◆ **Problem statement**
From the entries below, copy every line holding the word "global".

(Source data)
· · ·

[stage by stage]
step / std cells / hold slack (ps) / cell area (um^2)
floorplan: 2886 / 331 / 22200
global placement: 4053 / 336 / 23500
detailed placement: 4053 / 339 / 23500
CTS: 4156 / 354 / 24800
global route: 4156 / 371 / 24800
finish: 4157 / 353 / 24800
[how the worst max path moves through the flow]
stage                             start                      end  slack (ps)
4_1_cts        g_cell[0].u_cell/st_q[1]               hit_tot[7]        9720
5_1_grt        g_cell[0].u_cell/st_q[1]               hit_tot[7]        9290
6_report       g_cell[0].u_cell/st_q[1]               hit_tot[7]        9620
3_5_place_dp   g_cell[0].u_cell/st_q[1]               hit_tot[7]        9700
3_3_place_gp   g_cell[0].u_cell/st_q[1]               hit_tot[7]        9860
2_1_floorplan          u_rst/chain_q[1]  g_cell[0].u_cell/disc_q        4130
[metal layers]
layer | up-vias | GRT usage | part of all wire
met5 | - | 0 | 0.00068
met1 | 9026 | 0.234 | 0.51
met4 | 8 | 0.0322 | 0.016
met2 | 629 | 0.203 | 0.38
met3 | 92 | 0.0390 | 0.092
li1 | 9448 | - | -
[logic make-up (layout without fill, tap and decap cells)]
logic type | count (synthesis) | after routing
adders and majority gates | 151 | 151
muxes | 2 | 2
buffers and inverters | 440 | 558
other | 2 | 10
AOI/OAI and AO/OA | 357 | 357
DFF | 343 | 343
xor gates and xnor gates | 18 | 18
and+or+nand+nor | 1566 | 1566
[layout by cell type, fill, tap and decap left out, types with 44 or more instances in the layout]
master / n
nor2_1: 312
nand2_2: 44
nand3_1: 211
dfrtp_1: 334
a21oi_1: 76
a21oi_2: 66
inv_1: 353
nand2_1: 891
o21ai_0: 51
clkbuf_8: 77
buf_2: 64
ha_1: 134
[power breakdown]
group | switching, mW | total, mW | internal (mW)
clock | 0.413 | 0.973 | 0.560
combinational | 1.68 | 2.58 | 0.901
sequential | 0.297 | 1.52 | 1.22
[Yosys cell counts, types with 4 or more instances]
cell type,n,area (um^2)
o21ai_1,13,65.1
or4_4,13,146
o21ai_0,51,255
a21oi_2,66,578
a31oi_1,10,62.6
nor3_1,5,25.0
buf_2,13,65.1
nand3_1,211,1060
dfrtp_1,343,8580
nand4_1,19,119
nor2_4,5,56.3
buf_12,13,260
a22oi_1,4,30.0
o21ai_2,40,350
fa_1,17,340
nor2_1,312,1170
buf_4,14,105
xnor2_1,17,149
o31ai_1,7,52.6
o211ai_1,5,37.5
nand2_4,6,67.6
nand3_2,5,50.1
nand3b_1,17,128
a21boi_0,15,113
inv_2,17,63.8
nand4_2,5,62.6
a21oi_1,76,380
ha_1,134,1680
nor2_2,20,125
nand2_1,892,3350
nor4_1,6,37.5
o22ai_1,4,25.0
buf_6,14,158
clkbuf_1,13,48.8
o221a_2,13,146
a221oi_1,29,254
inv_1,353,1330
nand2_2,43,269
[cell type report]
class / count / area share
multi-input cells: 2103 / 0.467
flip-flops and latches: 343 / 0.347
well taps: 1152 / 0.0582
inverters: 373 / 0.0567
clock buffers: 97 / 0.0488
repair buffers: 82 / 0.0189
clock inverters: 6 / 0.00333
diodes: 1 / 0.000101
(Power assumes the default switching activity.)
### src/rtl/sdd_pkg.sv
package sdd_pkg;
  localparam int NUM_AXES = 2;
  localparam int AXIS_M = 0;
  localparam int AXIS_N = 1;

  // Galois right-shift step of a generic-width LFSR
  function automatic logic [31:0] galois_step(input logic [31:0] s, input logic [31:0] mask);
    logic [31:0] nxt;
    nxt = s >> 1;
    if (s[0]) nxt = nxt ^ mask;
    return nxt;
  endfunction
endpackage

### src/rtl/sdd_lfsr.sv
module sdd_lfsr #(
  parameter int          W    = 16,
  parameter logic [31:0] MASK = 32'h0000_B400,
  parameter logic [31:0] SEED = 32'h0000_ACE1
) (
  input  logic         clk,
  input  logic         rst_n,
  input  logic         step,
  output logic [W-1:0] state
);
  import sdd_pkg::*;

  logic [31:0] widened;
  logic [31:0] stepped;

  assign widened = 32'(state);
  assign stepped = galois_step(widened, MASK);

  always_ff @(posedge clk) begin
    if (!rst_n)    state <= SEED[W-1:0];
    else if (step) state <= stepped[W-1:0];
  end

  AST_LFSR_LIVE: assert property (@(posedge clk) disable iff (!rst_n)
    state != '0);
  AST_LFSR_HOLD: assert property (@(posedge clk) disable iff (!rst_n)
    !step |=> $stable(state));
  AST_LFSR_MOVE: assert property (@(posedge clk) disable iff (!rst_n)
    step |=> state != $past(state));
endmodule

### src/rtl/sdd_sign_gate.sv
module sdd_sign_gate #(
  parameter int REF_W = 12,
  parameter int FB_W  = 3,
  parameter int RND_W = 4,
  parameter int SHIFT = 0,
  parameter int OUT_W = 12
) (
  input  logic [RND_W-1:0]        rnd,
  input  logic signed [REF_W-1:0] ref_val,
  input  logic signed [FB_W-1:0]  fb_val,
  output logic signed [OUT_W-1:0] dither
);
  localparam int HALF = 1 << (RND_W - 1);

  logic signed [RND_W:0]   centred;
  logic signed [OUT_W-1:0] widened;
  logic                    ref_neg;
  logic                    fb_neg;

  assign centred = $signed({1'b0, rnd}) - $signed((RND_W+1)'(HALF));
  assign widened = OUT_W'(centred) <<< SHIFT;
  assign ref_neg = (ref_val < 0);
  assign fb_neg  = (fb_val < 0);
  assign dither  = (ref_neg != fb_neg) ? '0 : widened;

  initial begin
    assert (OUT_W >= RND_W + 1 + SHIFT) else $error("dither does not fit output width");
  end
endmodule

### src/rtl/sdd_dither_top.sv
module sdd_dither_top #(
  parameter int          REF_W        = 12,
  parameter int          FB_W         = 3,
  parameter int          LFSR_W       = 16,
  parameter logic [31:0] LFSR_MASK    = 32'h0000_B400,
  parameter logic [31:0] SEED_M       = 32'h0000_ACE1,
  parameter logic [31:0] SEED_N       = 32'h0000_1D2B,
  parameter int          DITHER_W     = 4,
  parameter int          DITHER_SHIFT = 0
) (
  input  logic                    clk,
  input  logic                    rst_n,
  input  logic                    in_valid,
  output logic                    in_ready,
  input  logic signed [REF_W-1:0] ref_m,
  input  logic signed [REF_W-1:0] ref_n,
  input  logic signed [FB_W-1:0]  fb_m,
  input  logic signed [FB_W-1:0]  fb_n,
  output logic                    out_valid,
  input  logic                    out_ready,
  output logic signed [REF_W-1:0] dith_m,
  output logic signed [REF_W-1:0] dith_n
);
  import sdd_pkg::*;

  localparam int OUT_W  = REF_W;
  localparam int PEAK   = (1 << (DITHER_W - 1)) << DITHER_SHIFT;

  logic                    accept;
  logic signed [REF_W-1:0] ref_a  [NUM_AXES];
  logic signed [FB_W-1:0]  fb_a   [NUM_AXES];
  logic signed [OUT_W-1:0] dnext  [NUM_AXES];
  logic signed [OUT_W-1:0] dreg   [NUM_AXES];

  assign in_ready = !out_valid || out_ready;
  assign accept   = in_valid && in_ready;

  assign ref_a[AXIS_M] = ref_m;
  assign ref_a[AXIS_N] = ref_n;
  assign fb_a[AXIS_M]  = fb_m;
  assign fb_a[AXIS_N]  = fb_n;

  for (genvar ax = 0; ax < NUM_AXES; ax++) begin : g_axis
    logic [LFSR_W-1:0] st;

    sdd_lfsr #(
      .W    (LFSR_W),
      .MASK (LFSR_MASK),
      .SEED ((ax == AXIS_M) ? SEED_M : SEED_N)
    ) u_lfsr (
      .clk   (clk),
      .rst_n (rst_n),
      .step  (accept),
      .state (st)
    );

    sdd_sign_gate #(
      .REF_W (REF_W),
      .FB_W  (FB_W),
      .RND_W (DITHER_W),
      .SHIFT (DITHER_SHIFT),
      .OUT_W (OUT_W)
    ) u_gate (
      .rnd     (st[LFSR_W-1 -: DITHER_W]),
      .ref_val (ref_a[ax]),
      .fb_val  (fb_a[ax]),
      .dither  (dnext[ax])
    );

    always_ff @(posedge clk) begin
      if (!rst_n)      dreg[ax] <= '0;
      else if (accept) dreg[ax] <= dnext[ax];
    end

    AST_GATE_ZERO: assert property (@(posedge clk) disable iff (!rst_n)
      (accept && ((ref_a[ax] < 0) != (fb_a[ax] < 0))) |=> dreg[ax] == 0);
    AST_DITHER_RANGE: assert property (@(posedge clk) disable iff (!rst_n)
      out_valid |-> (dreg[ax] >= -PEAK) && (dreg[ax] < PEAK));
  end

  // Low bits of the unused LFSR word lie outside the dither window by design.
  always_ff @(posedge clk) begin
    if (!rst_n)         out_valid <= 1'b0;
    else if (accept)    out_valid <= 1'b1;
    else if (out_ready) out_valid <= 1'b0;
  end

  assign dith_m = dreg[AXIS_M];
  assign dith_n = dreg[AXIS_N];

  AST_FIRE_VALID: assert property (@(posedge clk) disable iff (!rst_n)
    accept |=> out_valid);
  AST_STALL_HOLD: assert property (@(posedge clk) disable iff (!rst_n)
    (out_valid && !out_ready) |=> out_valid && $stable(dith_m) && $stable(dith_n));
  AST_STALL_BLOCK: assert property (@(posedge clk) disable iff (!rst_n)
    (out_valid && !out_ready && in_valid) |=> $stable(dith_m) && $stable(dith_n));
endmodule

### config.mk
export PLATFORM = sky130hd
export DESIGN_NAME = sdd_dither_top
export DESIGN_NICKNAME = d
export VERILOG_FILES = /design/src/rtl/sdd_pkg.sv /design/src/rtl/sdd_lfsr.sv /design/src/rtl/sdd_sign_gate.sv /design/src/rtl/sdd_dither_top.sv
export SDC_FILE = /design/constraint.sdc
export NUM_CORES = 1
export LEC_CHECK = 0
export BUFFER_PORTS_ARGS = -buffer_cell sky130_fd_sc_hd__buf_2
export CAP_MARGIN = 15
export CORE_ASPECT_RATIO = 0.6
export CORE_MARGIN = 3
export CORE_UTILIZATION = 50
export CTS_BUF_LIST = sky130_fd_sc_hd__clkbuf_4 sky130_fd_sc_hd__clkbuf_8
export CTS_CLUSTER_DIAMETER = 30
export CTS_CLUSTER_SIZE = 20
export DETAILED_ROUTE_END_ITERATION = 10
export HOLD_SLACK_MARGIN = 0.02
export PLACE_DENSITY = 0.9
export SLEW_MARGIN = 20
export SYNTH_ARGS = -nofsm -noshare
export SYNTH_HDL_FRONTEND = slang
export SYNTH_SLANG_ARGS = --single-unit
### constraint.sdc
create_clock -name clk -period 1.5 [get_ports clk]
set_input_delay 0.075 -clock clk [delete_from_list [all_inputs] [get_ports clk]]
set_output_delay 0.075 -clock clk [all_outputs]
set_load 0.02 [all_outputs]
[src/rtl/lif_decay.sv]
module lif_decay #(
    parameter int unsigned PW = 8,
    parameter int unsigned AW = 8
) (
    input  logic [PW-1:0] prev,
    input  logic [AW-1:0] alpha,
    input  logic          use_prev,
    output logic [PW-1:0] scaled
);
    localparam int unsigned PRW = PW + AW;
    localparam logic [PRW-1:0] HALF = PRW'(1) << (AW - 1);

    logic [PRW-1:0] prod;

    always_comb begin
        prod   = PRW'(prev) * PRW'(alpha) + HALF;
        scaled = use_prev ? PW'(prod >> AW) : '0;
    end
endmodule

· · ·

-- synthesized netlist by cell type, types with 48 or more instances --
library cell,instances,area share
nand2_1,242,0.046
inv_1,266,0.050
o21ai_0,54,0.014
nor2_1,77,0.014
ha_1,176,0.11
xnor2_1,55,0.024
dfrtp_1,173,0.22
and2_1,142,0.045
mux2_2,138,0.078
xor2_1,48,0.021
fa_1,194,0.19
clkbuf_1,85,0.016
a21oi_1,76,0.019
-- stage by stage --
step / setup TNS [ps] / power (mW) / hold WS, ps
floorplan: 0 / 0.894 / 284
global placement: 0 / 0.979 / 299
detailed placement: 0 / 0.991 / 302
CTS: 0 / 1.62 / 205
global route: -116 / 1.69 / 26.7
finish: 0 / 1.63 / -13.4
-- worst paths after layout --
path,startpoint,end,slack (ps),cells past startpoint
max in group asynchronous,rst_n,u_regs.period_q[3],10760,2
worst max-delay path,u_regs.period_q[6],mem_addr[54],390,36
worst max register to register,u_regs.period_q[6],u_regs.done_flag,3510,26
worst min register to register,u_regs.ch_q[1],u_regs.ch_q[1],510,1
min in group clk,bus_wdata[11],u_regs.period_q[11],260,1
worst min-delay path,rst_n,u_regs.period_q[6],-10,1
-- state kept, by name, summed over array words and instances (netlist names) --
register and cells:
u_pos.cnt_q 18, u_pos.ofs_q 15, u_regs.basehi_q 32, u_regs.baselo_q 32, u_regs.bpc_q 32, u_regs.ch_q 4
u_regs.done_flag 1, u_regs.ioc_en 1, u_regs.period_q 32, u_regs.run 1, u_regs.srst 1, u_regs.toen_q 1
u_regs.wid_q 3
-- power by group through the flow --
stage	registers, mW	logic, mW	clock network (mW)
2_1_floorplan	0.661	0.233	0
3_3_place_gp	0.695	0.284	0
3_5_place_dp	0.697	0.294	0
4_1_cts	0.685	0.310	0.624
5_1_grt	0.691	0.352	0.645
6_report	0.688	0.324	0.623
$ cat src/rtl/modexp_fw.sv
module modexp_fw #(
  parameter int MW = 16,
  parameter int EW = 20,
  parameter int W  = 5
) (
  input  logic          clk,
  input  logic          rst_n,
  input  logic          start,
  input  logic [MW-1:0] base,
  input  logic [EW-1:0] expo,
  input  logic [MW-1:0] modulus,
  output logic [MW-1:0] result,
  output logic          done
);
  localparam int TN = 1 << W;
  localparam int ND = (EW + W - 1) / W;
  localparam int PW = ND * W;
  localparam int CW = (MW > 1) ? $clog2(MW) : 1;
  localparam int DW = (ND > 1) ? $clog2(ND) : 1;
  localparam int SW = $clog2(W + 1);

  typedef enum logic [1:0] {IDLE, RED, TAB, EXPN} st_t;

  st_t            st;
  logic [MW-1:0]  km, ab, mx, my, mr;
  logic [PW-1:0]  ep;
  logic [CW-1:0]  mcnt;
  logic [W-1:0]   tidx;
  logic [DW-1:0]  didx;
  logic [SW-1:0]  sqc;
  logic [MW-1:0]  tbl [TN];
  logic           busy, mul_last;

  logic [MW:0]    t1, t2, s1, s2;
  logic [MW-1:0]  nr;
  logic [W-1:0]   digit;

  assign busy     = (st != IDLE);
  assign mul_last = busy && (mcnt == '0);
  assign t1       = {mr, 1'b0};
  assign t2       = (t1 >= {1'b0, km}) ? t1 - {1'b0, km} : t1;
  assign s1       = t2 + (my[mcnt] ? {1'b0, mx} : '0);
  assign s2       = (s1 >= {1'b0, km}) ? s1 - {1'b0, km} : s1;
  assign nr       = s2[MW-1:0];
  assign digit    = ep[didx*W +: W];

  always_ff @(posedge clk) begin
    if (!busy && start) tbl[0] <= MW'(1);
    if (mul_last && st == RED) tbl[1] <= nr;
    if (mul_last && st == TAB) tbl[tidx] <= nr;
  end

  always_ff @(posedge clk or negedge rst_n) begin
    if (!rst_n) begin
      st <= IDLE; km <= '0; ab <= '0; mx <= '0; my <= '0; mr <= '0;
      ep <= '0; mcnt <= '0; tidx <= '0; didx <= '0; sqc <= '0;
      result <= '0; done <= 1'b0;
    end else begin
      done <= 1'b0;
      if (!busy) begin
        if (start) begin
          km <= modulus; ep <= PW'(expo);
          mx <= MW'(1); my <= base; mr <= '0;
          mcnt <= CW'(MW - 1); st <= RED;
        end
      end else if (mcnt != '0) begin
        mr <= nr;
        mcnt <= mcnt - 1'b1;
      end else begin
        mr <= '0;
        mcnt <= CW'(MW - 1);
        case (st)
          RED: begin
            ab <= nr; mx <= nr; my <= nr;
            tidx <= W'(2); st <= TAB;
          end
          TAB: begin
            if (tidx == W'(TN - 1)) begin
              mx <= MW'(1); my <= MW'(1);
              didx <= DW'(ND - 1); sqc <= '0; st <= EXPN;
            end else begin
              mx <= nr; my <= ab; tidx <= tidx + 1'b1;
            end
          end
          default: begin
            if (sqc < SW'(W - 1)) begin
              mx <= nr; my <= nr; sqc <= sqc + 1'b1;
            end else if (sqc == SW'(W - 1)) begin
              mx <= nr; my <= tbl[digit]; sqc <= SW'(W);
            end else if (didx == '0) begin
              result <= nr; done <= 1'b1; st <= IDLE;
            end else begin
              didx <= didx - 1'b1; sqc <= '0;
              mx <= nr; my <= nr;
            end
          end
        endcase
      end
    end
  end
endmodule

· · ·

◆ **Task result**
global placement: 4053 / 336 / 23500
global route: 4156 / 371 / 24800
global placement: 0 / 0.979 / 299
global route: -116 / 1.69 / 26.7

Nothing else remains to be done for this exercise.